CITY COUNCILMEMBER BURGESS: Hara’s comment segued into one of Councilmember Tim Burgess‘s first comments, how the city Department of Planning and Development is fee-based, so staff cuts had come with a drop in the fees received by the department. The upswing in construction is part of the reason why budget cuts next time around likely won’t be as drastic. Burgess said Seattle still has it better than some cities, particularly in California, where he said there are places with “rolling fire-station closures” as well as deep cuts in police services and emergency food/housing.

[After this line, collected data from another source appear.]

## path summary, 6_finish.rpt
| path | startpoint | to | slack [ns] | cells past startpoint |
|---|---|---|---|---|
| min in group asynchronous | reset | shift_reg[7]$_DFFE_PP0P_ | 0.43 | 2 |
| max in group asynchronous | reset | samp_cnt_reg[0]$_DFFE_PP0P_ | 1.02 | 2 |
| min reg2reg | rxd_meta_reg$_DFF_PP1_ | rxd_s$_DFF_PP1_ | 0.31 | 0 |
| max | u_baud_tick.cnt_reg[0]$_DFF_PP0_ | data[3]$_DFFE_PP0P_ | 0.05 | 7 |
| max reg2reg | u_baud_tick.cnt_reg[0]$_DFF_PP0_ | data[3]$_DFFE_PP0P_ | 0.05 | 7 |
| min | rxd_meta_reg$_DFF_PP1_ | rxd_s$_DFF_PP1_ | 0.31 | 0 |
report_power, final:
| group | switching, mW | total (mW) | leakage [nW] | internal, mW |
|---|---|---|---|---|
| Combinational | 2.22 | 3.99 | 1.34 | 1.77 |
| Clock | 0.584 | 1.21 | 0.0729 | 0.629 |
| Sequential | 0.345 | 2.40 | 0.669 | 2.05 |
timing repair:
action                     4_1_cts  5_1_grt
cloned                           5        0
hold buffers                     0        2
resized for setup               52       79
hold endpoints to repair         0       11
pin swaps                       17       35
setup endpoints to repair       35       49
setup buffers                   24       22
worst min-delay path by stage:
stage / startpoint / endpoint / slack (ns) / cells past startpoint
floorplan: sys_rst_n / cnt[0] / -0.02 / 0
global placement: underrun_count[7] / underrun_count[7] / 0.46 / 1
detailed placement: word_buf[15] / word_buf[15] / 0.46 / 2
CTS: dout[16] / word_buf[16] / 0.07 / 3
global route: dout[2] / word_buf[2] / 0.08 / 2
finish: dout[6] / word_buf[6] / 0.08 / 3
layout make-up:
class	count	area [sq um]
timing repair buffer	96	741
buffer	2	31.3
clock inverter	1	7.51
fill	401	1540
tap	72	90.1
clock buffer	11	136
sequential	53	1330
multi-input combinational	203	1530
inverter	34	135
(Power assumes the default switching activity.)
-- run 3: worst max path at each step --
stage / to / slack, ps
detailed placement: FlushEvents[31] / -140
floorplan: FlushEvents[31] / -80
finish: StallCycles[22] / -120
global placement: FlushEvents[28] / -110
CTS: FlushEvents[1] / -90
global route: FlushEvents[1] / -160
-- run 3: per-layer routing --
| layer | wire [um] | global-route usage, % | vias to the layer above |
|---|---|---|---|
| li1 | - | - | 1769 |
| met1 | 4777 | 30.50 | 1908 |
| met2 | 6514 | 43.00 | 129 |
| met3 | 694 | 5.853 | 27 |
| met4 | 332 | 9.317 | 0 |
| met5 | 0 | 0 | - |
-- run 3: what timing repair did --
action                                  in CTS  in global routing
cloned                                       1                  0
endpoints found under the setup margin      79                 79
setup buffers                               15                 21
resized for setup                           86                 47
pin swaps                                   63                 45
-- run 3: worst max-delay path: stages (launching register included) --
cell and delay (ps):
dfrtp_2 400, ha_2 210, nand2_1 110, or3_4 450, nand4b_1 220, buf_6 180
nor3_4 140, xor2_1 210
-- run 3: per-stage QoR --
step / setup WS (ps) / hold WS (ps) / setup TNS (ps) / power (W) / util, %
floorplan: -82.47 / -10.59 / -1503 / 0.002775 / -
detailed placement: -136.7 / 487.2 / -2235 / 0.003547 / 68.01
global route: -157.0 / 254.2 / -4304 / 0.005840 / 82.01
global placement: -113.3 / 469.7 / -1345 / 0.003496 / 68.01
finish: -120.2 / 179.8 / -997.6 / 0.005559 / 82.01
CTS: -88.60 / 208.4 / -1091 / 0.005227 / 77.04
## src/rtl/fpu_issue_ctrl.sv

```systemverilog
// fpu_issue_ctrl: issue, hazard and writeback-port control for single-cycle, pipelined FMA
// and iterative divider FP units. The divider path is built only when `FPU_DIV_EN is defined.
module fpu_issue_ctrl #(
   parameter int FMA_LAT = 3
) (
   input  logic        clock,
   input  logic        reset,
   input  logic        req_valid,
   output logic        req_ready,
   input  logic [1:0]  req_class,
   input  logic        req_fwren,
   input  logic [4:0]  req_waddr,
   input  logic [2:0]  req_rden,
   input  logic [4:0]  req_raddr1,
   input  logic [4:0]  req_raddr2,
   input  logic [4:0]  req_raddr3,
   input  logic        flush,
   output logic        fma_start,
   output logic        div_start,
   output logic        div_kill,
   input  logic        div_done,
   output logic        wb_valid,
   output logic [1:0]  wb_sel,
   output logic        wb_fwren,
   output logic [4:0]  wb_waddr,
   output logic        req_illegal,
   output logic [31:0] pending,
   output logic        busy
);

   localparam logic [1:0] CLS_SC  = 2'd0;
   localparam logic [1:0] CLS_FMA = 2'd1;
   localparam logic [1:0] CLS_DIV = 2'd2;
   localparam logic [1:0] CLS_ILL = 2'd3;
   localparam logic [1:0] SEL_SC  = 2'd0;
   localparam logic [1:0] SEL_FMA = 2'd1;
   localparam logic [1:0] SEL_DIV = 2'd2;
`ifdef FPU_DIV_EN
   localparam bit DIV_EN = 1'b1;
`else
   localparam bit DIV_EN = 1'b0;
`endif

   logic [31:0]             pending_q, pending_d;
   logic [FMA_LAT-1:0]      fma_vld_q, fma_vld_d;
   logic [FMA_LAT-1:0][4:0] fma_waddr_q;
   logic [FMA_LAT-1:0]      fma_fwren_q;

   logic       hazard, class_ok, accept;
   logic       acc_sc, acc_fma, acc_div;
   logic       fma_ret;
   logic       div_idle, div_wb, div_fw;
   logic [4:0] div_wa;

   assign fma_ret = fma_vld_q[FMA_LAT-1];

   // No bypass: a register retiring this cycle still blocks its readers and writers.
   assign hazard = (req_rden[0] && pending_q[req_raddr1]) ||
                   (req_rden[1] && pending_q[req_raddr2]) ||
                   (req_rden[2] && pending_q[req_raddr3]) ||
                   (req_fwren   && pending_q[req_waddr]);

   always_comb begin
      // NOTE: every combinational output gets a default first so no path infers a latch.
      class_ok = 1'b1;
      case (req_class)
         CLS_SC:  class_ok = !fma_ret && !div_wb;
         CLS_DIV: class_ok = div_idle;
         default: class_ok = 1'b1;
      endcase
   end

   assign req_ready   = reset && !flush && !hazard && class_ok;
   assign accept      = req_valid && req_ready;
   assign acc_sc      = accept && (req_class == CLS_SC);
   assign acc_fma     = accept && (req_class == CLS_FMA);
   assign acc_div     = accept && (req_class == CLS_DIV) && DIV_EN;
   assign req_illegal = accept && ((req_class == CLS_ILL) || ((req_class == CLS_DIV) && !DIV_EN));
   assign fma_start   = acc_fma;
   assign busy        = (|fma_vld_q) || !div_idle;
   assign pending     = pending_q;

   always_comb begin
      fma_vld_d = '0;
      if (!flush) begin
         fma_vld_d[0] = acc_fma;
         for (int i = 1; i < FMA_LAT; i++) fma_vld_d[i] = fma_vld_q[i-1];
      end
   end

   // NOTE: payload flops carry no reset; the valid bits alone decide whether they are used.
   always_ff @(posedge clock) begin
      fma_waddr_q[0] <= req_waddr;
      fma_fwren_q[0] <= req_fwren;
      for (int i = 1; i < FMA_LAT; i++) begin
         fma_waddr_q[i] <= fma_waddr_q[i-1];
         fma_fwren_q[i] <= fma_fwren_q[i-1];
      end
   end

`ifdef FPU_DIV_EN
   typedef enum logic [1:0] {DIV_IDLE, DIV_BUSY, DIV_HOLD} div_state_e;

   div_state_e div_state_q, div_state_d;
   logic [4:0] div_waddr_q, div_waddr_d;
   logic       div_fwren_q, div_fwren_d;

   assign div_idle  = (div_state_q == DIV_IDLE);
   assign div_wb    = !fma_ret && ((div_state_q == DIV_HOLD) ||
                                   ((div_state_q == DIV_BUSY) && div_done));
   assign div_wa    = div_waddr_q;
   assign div_fw    = div_fwren_q;
   assign div_start = acc_div;
   assign div_kill  = flush && !div_idle;

   always_comb begin
      div_state_d = div_state_q;
      div_waddr_d = div_waddr_q;
      div_fwren_d = div_fwren_q;
      if (flush) begin
         div_state_d = DIV_IDLE;
      end else begin
         case (div_state_q)
            DIV_IDLE: if (acc_div) begin
               div_state_d = DIV_BUSY;
               div_waddr_d = req_waddr;
               div_fwren_d = req_fwren;
            end
            DIV_BUSY: if (div_done) div_state_d = fma_ret ? DIV_HOLD : DIV_IDLE;
            DIV_HOLD: if (!fma_ret) div_state_d = DIV_IDLE;
            default:  div_state_d = DIV_IDLE;
         endcase
      end
   end

   always_ff @(posedge clock or negedge reset) begin
      if (!reset) begin
         div_state_q <= DIV_IDLE;
         div_waddr_q <= '0;
         div_fwren_q <= 1'b0;
      end else begin
         div_state_q <= div_state_d;
         div_waddr_q <= div_waddr_d;
         div_fwren_q <= div_fwren_d;
      end
   end
`else
   logic unused_div_done;
   assign unused_div_done = div_done;
   assign div_idle  = 1'b1;
   assign div_wb    = 1'b0;
   assign div_wa    = '0;
   assign div_fw    = 1'b0;
   assign div_start = 1'b0;
   assign div_kill  = 1'b0;
`endif

   always_comb begin
      wb_valid = 1'b0;
      wb_sel   = SEL_SC;
      wb_fwren = 1'b0;
      wb_waddr = '0;
      if (!flush) begin
         if (fma_ret) begin
            wb_valid = 1'b1;
            wb_sel   = SEL_FMA;
            wb_fwren = fma_fwren_q[FMA_LAT-1];
            wb_waddr = fma_waddr_q[FMA_LAT-1];
         end else if (div_wb) begin
            wb_valid = 1'b1;
            wb_sel   = SEL_DIV;
            wb_fwren = div_fw;
            wb_waddr = div_wa;
         end else if (acc_sc) begin
            wb_valid = 1'b1;
            wb_sel   = SEL_SC;
            wb_fwren = req_fwren;
            wb_waddr = req_waddr;
         end
      end
   end

   always_comb begin
      pending_d = pending_q;
      if (flush) begin
         pending_d = '0;
      end else begin
         if (fma_ret && fma_fwren_q[FMA_LAT-1]) pending_d[fma_waddr_q[FMA_LAT-1]] = 1'b0;
         if (div_wb && div_fw) pending_d[div_wa] = 1'b0;
         if ((acc_fma || acc_div) && req_fwren) pending_d[req_waddr] = 1'b1;
      end
   end

   always_ff @(posedge clock or negedge reset) begin
      if (!reset) begin
         // NOTE: sequential state is updated with <= so every flop samples pre-edge values.
         fma_vld_q <= '0;
         pending_q <= '0;
      end else begin
         fma_vld_q <= fma_vld_d;
         pending_q <= pending_d;
      end
   end

endmodule

```
**config.mk**
```make
export PLATFORM = sky130hd
export DESIGN_NAME = dac_spi_scheduler
export DESIGN_NICKNAME = d
export VERILOG_FILES = /design/src/rtl/dac_spi_scheduler.sv
export SDC_FILE = /design/constraint.sdc
export NUM_CORES = 1
export LEC_CHECK = 0
export BUFFER_PORTS_ARGS = -buffer_cell sky130_fd_sc_hd__buf_2
export CELL_PAD_IN_SITES_DETAIL_PLACEMENT = 1
export CELL_PAD_IN_SITES_GLOBAL_PLACEMENT = 2
export CORE_ASPECT_RATIO = 0.75
export CORE_MARGIN = 4
export CORE_UTILIZATION = 35
export DETAILED_ROUTE_END_ITERATION = 8
export MAX_ROUTING_LAYER = met4
export PLACE_DENSITY_LB_ADDON = 0.1
export RECOVER_POWER = 25
export SKIP_CTS_REPAIR_TIMING = 1
export SYNTH_ARGS = -nofsm -noshare
export SYNTH_HDL_FRONTEND = slang
export SYNTH_SLANG_ARGS = --single-unit
```
**constraint.sdc**
```tcl
create_clock -name CLK -period 3.45 [get_ports CLK]
set_input_delay 0.8625 -clock CLK [delete_from_list [all_inputs] [get_ports CLK]]
set_output_delay 0.8625 -clock CLK [all_outputs]
set_load 0.01 [all_outputs]
```
**src/rtl/dac_spi_scheduler.sv**
```systemverilog
`timescale 1ns/1ps
// dac_spi_scheduler: round-robin scheduler that serialises two 16-bit audio
// sample streams into 24-bit SPI write frames for one dual-channel DAC.
// Frame = {CTRL_HI, 3'b000, chan, offset-binary sample}, MSB first.
//
// state | meaning
// ------+----------------------------------------------------------------
// IDLE  | CS_ high, waiting for a full holding register
// SETUP | CS_ low, SCK low for one half-period before the first rise
// SHIFT | 24 SCK periods (high then low), SDI advances on falling edges
// HOLD  | SCK low, CS_ still low for one half-period after the last bit
// GAP   | CS_ high, enforces the minimum spacing before the next frame
module dac_spi_scheduler #(
    parameter int          CLK_DIV    = 2,
    parameter int          GAP_HALVES = 2,
    parameter logic [3:0]  CTRL_HI    = 4'h0
) (
    input  logic        CLK,
    input  logic        RESET_,
    input  logic        a_valid,
    input  logic [15:0] a_data,
    output logic        a_ready,
    input  logic        b_valid,
    input  logic [15:0] b_data,
    output logic        b_ready,
    output logic        DAC_SCK,
    output logic        DAC_SDI,
    output logic        DAC_CS_,
    output logic        busy,
    output logic        frame_done,
    output logic        last_chan
);

    localparam int HW      = $clog2(CLK_DIV + 1);
    localparam int GAP_CYC = GAP_HALVES * CLK_DIV;
    localparam int GW      = $clog2(GAP_CYC + 1);

    localparam logic [HW-1:0] HALF_LOAD = HW'(CLK_DIV - 1);
    localparam logic [HW-1:0] HALF_ONE  = HW'(1);
    localparam logic [GW-1:0] GAP_LOAD  = GW'(GAP_CYC - 1);
    localparam logic [GW-1:0] GAP_ONE   = GW'(1);
    localparam logic [4:0]    NUM_BITS  = 5'd24;

    typedef enum logic [2:0] {
        IDLE  = 3'd0,
        SETUP = 3'd1,
        SHIFT = 3'd2,
        HOLD  = 3'd3,
        GAP   = 3'd4
    } state_t;

    state_t          state_q, state_d;
    logic [HW-1:0]   half_q, half_d;
    logic [GW-1:0]   gap_q, gap_d;
    logic [4:0]      bit_q, bit_d;
    logic [23:0]     shreg_q, shreg_d;
    logic            sck_q, sck_d;
    logic            cs_q, cs_d;
    logic            fd_q, fd_d;
    logic            last_q, last_d;

    logic            a_full, b_full;
    logic [15:0]     a_hold, b_hold;

    logic            start, serve_b, load_a, load_b;
    logic [15:0]     sample;
    logic [23:0]     frame;

    // Round robin only matters on a tie; the channel not served last wins.
    always_comb begin
        start   = (state_q == IDLE) && (a_full || b_full);
        serve_b = b_full && (!a_full || !last_q);
        load_a  = start && !serve_b;
        load_b  = start && serve_b;
        sample  = serve_b ? b_hold : a_hold;
        frame   = {CTRL_HI, 3'b000, serve_b, ~sample[15], sample[14:0]};
    end

    // Holding registers: accept when empty, never overwrite while full.
    always_ff @(posedge CLK or negedge RESET_) begin
        if (!RESET_) begin
            a_full <= 1'b0;
            a_hold <= '0;
            b_full <= 1'b0;
            b_hold <= '0;
        end else begin
            if (a_valid && !a_full) begin
                a_full <= 1'b1;
                a_hold <= a_data;
            end else if (load_a) begin
                a_full <= 1'b0;
            end
            if (b_valid && !b_full) begin
                b_full <= 1'b1;
                b_hold <= b_data;
            end else if (load_b) begin
                b_full <= 1'b0;
            end
        end
    end

    // Next-state and next-output logic for the frame sequencer.
    always_comb begin
        state_d = state_q;
        half_d  = half_q;
        gap_d   = gap_q;
        bit_d   = bit_q;
        shreg_d = shreg_q;
        sck_d   = sck_q;
        cs_d    = cs_q;
        fd_d    = 1'b0;
        last_d  = last_q;
        case (state_q)
            IDLE: begin
                if (start) begin
                    shreg_d = frame;
                    bit_d   = NUM_BITS;
                    half_d  = HALF_LOAD;
                    cs_d    = 1'b0;
                    sck_d   = 1'b0;
                    last_d  = serve_b;
                    state_d = SETUP;
                end
            end
            SETUP: begin
                if (half_q == '0) begin
                    sck_d   = 1'b1;
                    bit_d   = bit_q - 5'd1;
                    half_d  = HALF_LOAD;
                    state_d = SHIFT;
                end else begin
                    half_d = half_q - HALF_ONE;
                end
            end
            SHIFT: begin
                if (half_q != '0) begin
                    half_d = half_q - HALF_ONE;
                end else begin
                    half_d = HALF_LOAD;
                    if (sck_q) begin
                        // bit_q counts rises still to come; after the last
                        // rise SDI is left alone for the trailing low phase.
                        sck_d = 1'b0;
                        if (bit_q != 5'd0) begin
                            shreg_d = {shreg_q[22:0], 1'b0};
                        end
                    end else if (bit_q == 5'd0) begin
                        state_d = HOLD;
                    end else begin
                        sck_d = 1'b1;
                        bit_d = bit_q - 5'd1;
                    end
                end
            end
            HOLD: begin
                if (half_q == '0) begin
                    cs_d    = 1'b1;
                    fd_d    = 1'b1;
                    shreg_d = '0;
                    gap_d   = GAP_LOAD;
                    state_d = GAP;
                end else begin
                    half_d = half_q - HALF_ONE;
                end
            end
            GAP: begin
                if (gap_q == '0) begin
                    state_d = IDLE;
                end else begin
                    gap_d = gap_q - GAP_ONE;
                end
            end
            default: begin
                state_d = IDLE;
            end
        endcase
    end

    // Sequencer registers; reset aborts any frame in flight.
    always_ff @(posedge CLK or negedge RESET_) begin
        if (!RESET_) begin
            state_q <= IDLE;
            half_q  <= '0;
            gap_q   <= '0;
            bit_q   <= '0;
            shreg_q <= '0;
            sck_q   <= 1'b0;
            cs_q    <= 1'b1;
            fd_q    <= 1'b0;
            last_q  <= 1'b1;
        end else begin
            state_q <= state_d;
            half_q  <= half_d;
            gap_q   <= gap_d;
            bit_q   <= bit_d;
            shreg_q <= shreg_d;
            sck_q   <= sck_d;
            cs_q    <= cs_d;
            fd_q    <= fd_d;
            last_q  <= last_d;
        end
    end

    assign a_ready    = ~a_full;
    assign b_ready    = ~b_full;
    assign DAC_SCK    = sck_q;
    assign DAC_SDI    = shreg_q[23];
    assign DAC_CS_    = cs_q;
    assign busy       = (state_q != IDLE);
    assign frame_done = fd_q;
    assign last_chan  = last_q;

endmodule

```
==> impl_results.md, run 1 <==
- HP Class: reg -> reg
- Status: complete, but fails checks
- Antenna diodes: 0
- Gp weighted congestion: 0.738
- Syn Nets: 347
- NetSw: 0.000492 W
- Antenna Nets Post-Route: 0
- Die Ht: 96.5 um
- Drt initial violations: 81
- Seq/Total Area, Yosys: 0.514
- Post-synthesis mux area share: 0.228
- Clock power share: 0.435
- Critical Path Slowest Stage Cell: dfrtp_1
- Gr usage total: 0.144
- First-pass GRT wire length: 13.3 mm
- Routed length on met2: 3.46 mm
- Power density cells: 523 nW/um2
- Buf+Inv Stages, Crit Path: 2
- Failing checks: capacitance limit, slew limit
- Main combinational cell family by area after synthesis: multiplexers
- Comb pwr share: 0.097
- Routed vias/inst: 4.92
- Core ar.: 10200 um2
- Chip Width: 126 um
- Share of cells above drive strength 1: 0.354
- Number of global-route vias before repair: 2576
- XOR/XNOR Fraction of Synth Area: 0.00924
- Number of synthesized flops with an enable pin: 0
- Switching part of the total: 0.219
- IO Port Bufs: 43
- WP depth: 3
- Routed wl met3: 302 um
- Clock Pin Slew Worst Setup and Hold Paths: 60 ps
- Die area: 12200 um2
- Final setup violation count: 0
- Crit Path Category: reg -> out
- Largest stage delay, worst path: 600 ps
- Avg Inst Size Synth: 12.0 um2
- Detailed-route via count: 2408
- CP cell instances: nor3_1, inv_2, buf_2
- H-tree depth: 3
- WHS Path Cells: 1
- Post-Syn Area: 3660 um2
- Initial core utilization: 0.357
- Ports: 44
- Post-Synth Simple-Gate Area: 0.0732
- Final #Nets: 389
- WP data required: 2590 ps
- Initial antenna violation count: 0
- Synth Area in Compound Gates: 0.108
- Period utilization: 0.751
- Routed met1 length: 4.04 mm
- Skew final: 6.68 ps
- Overall routed net length: 7.89 mm
- CTS tree: built
- Root Driver: clkbuf_16
- HPWL after detailed placement: 5.31 mm
- Cell Area, Placed: 3990 um2
- Seq cells post-synth: 75
- Most frequent cell after synthesis: dfrtp_1
- Worst endpoint data arrival time: 1730 ps
- Achievable Freq: 386 MHz
- # rows: 32
- Max Used Layer: met4
- Design area: 4290 um2
- Clock Path Buffers: 2
- Final min period: 2590 ps
- Worst reg-to-reg path cell count: 5
- RSZ-0062 raised after global routing: false
- Largest cells by area after synthesis: dfrtp_1 (50%), mux2_2 (12%), mux2i_1 (6.6%)
- Adder-Cell Fraction of Synth Area: 0.0171
- Critical path's top delay family: flip-flops
- Synth-to-layout area growth: 17.4%
- Synth top area share: 0.499
- Unique cell type count in the Yosys netlist: 50
- Remaining DRCs: 0
- P_int: 0.00175 W
- Detail-routed net length per standard cell: 16.1 um
- Final Hold Fails: 0
- GRT overflow: 0
- VDD IR-drop max: 326 uV
- Syn. warnings: 0
- Reg power frac: 0.468
- Worst Setup End Kind: primary output
- Max Slew Vio Count: 76
- Inserted Clock Buffers: 9
- Relative slew slack: -0.247
- Max-cap check violation count: 1
- Largest net degree at the start of global routing: 76
- Setup tns final: 0 ps
- Least-Margin Pin Slew: 1870 ps
- Leakage: 1.98 nW
- Worst skew pair latency: 330 ps
- Max Fanout on Critical Path: 17
- Drt pass-1 iters: 4
- Dominant synthesized flop cell: dfrtp_1
- Syn Inst Count: 306
- Post-synth top area cell: dfrtp_1
- CP startpoint kind: register
- Most frequent cells after synthesis: dfrtp_1 (73), mux2_2 (38), a21oi_1 (31)
- Total clock sinks: 75
- Synth async-reset ratio: 1.00
==> routing by layer <==
layer | vias up | global-route usage
met5 | - | -
met4 | 0 | 0.0455
met2 | 37 | 0.205
met3 | 7 | 0.0451
li1 | 1159 | -
met1 | 1205 | 0.197
==> registers in the layout, summed over array words and instances (netlist names) <==
name,cells
DAC_CS_,1
DAC_SCK,1
a_full,1
a_hold,16
b_full,1
b_hold,16
bit_q,5
frame_done,1
gap_q,3
half_q,2
last_chan,1
shreg_q,24
state_q,3
==> layout by cell type, fill, tap and decap left out, drive strengths merged, types with 2 or more instances in the layout <==
cell type and count:
dfrtp 73, mux2 49, buf 48, a21oi 31, mux2i 24, inv 21
nand2 16, clkbuf 13, o21ai 12, nor2 9, nor3 6, nand2b 5
ha 5, dfstp 2, a31oi 2, nor2b 2, xor2 2, o31ai 2
nand3 2, o22a 2, clkinv 2, bufinv 2, nor3b 2, a221oi 2
==> per-stage QoR <==
step / cells / utilization / hold slack [ps] / setup slack [ps] / total power, W
global route: 489 / 0.419 / 518 / 682 / 0.00237
detailed placement: 473 / 0.390 / 491 / 1330 / 0.00129
finish: 489 / 0.419 / 503 / 859 / 0.00224
global placement: 473 / 0.390 / 488 / 1340 / 0.00128
floorplan: 306 / - / 474 / 1490 / 0.00120
CTS: 489 / 0.420 / 508 / 957 / 0.00230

On the proposed SODO arena: Burgess says it’s not a great deal for the city right now; he described himself as “agnostic” on the general idea of another arena, but regarding this specific proposal, he wants to see a better deal before he’d consider voting “yes.” He expects the council to vote before the next round of budgeting gets into high gear in September.
He was asked the pilot program to test every-other-week trash pickup – which was abruptly revealed in May (WSB coverage here) to include a West Seattle test zone, in Highland Park:
(Click to see full-size map, as PDF)
At last night’s meeting, North Delridge Neighborhood Council‘s Amanda Leonard and Pigeon Point Neighborhood Council‘s Pete Spalding both brought it up; Burgess said it was generating lots of e-mail. While the city might be saving money, he was told, the program was shifting the cost to people who might not be able to afford it – forcing them to get a bigger can, for example.
He also got an earful about SDOT and the various plans they keep bringing to Delridge – in particular, the South Delridge rechannelization plan that was suddenly revealed at the last Delridge District Council meeting (WSB coverage here – which included the following graphic):
The Delridge leaders told Burgess the group handling that plan seemed to be completely separate from and unaware of the work of the group that had been talking to them about a rechannelization plan on the north end of Delridge. The councilmember called that “unacceptable.”
The district councils’ regular meetings are: Southwest, 1st Wednesdays, 7 pm, South Seattle Community College board room; Delridge, 3rd Wednesdays, 7 pm, Youngstown Cultural Arts Center.